Go through the entries, filter for the word "step", and copy every line that has it.

▼▼▼

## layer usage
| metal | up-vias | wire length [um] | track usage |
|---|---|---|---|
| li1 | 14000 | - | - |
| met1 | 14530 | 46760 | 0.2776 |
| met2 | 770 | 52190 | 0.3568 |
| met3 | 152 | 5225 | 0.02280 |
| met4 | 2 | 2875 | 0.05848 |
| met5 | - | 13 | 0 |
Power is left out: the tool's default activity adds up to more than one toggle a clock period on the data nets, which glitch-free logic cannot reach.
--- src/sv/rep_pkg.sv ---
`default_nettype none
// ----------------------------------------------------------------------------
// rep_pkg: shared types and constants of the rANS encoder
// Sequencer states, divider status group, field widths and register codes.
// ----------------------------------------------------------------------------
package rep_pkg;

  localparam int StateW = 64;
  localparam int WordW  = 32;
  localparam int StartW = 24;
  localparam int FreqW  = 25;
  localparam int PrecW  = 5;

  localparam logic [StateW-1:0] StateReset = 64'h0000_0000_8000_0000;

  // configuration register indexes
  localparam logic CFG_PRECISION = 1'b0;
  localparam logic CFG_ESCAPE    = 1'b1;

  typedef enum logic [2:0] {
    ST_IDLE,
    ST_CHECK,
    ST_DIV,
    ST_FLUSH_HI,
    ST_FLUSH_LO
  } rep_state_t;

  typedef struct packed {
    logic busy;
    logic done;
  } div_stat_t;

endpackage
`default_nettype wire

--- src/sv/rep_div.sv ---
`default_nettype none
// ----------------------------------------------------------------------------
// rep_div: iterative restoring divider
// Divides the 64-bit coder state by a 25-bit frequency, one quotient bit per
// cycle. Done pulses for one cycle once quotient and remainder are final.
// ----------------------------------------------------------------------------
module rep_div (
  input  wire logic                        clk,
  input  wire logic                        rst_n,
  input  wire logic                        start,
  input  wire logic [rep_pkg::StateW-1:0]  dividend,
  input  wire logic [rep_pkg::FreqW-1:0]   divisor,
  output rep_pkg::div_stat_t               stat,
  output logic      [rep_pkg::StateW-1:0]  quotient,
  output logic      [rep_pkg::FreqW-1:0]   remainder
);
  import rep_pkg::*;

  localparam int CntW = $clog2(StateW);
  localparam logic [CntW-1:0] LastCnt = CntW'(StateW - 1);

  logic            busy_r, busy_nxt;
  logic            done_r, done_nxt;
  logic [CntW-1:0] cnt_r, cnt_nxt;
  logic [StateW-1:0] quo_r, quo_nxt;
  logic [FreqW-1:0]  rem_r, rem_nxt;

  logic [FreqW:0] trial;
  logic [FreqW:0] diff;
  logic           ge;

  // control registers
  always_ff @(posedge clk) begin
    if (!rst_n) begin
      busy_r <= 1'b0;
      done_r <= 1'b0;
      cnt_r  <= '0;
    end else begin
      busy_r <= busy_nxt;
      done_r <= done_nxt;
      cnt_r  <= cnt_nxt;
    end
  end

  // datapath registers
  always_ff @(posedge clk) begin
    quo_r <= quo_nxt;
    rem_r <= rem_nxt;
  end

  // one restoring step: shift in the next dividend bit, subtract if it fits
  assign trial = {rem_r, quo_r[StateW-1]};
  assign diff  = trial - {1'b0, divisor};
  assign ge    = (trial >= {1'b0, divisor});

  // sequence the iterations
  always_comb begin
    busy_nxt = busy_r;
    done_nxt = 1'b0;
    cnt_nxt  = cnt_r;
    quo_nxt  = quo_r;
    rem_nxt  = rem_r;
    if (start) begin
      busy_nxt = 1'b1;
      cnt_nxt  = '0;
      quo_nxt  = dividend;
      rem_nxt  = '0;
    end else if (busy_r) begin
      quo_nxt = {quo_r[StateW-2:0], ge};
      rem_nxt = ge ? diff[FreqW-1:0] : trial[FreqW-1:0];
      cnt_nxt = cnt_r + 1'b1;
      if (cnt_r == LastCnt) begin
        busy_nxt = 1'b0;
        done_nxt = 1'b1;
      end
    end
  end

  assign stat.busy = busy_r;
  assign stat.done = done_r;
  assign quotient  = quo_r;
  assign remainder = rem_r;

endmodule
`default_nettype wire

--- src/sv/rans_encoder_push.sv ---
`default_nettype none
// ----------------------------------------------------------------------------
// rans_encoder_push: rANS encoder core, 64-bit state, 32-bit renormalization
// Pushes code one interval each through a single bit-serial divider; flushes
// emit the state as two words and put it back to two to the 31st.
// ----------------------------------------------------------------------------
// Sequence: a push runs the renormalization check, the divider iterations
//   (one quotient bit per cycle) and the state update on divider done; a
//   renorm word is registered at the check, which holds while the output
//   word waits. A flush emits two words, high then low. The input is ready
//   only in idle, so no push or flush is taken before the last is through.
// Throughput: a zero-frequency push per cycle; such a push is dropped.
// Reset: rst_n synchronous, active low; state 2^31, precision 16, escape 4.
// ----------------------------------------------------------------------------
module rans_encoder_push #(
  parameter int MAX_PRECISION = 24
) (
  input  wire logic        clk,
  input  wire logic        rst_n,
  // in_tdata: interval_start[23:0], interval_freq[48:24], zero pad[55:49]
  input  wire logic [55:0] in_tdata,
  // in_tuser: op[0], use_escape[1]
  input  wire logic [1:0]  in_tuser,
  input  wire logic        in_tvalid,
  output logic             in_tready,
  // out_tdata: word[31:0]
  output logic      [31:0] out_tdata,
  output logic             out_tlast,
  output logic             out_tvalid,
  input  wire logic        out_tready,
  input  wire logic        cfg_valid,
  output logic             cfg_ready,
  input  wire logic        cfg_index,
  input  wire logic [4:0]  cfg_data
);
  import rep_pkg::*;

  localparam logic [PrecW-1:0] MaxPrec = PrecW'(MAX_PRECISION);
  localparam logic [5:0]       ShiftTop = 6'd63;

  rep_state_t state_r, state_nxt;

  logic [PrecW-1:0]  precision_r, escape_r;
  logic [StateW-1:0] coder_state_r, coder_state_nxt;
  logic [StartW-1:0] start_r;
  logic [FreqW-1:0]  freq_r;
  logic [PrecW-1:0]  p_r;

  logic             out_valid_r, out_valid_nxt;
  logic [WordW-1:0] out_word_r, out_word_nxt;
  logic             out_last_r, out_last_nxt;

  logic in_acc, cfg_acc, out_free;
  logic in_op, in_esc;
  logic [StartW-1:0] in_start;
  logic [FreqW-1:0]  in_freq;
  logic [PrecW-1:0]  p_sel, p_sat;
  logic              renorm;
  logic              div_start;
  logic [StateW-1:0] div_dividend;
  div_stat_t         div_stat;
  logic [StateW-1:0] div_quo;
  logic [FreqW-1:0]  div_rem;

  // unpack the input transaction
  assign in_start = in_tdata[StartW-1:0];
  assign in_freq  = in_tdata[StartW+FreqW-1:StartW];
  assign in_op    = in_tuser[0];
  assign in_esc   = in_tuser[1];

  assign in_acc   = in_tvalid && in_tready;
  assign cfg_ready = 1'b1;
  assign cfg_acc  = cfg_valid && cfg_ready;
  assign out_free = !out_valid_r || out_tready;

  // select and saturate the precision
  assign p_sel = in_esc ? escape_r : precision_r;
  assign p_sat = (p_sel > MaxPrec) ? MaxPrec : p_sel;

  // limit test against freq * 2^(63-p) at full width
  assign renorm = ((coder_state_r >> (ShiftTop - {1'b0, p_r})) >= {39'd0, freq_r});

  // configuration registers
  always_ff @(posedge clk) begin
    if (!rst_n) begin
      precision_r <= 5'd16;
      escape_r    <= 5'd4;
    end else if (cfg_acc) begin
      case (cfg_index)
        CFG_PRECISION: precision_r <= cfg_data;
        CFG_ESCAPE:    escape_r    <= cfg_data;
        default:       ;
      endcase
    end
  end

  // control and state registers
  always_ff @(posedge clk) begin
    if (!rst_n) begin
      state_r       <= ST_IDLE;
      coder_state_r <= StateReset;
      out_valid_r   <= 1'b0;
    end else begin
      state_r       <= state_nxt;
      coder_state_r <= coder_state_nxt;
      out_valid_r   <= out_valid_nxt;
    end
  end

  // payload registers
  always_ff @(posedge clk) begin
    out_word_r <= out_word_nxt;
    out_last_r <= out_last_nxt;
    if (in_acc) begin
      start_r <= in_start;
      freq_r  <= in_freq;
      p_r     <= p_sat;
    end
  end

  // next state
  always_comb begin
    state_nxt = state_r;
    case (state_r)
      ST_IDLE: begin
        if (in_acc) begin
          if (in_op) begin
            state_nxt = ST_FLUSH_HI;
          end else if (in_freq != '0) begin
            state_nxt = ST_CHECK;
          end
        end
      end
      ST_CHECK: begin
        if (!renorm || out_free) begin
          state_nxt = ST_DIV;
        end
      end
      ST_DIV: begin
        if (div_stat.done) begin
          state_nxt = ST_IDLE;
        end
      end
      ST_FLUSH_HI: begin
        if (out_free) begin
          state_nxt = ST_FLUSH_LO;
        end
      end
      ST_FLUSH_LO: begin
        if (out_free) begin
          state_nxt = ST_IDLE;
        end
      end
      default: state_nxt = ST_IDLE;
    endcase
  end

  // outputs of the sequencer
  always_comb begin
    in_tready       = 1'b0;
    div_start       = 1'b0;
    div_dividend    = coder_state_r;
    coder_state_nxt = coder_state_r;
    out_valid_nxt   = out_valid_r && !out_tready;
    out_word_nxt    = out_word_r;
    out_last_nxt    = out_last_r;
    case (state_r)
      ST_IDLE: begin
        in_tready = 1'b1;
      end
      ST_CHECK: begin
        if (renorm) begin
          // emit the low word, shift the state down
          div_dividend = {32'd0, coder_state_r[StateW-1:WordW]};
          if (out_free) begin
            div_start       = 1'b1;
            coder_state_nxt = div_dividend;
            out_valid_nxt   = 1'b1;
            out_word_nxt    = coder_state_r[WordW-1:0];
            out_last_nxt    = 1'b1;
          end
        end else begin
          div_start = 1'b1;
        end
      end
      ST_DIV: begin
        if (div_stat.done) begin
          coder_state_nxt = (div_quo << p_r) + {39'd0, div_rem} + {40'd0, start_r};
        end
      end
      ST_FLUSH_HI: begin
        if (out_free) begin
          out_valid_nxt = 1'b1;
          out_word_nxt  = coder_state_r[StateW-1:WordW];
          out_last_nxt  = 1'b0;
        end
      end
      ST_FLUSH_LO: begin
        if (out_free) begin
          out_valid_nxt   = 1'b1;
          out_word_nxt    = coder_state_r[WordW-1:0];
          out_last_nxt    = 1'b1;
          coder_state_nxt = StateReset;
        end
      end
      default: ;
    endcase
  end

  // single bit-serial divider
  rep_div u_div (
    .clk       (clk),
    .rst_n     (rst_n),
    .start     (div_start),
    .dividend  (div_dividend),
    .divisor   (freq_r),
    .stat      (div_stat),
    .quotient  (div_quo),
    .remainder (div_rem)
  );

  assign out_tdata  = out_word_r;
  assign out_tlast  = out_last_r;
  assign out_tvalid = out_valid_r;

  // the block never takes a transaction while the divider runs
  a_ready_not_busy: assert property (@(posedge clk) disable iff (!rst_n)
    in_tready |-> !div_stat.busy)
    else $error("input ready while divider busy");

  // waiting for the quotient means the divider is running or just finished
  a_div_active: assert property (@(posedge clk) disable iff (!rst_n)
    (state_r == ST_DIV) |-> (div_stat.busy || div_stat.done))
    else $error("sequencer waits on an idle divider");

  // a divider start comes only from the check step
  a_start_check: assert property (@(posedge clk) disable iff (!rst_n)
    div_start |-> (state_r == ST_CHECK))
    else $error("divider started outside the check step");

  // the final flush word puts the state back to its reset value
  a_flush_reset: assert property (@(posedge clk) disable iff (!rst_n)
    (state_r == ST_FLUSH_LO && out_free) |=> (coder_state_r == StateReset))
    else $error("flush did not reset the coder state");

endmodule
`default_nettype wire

▲▲▲

[ANSWER SECTION]
  // one restoring step: shift in the next dividend bit, subtract if it fits
  // a divider start comes only from the check step
    else $error("divider started outside the check step");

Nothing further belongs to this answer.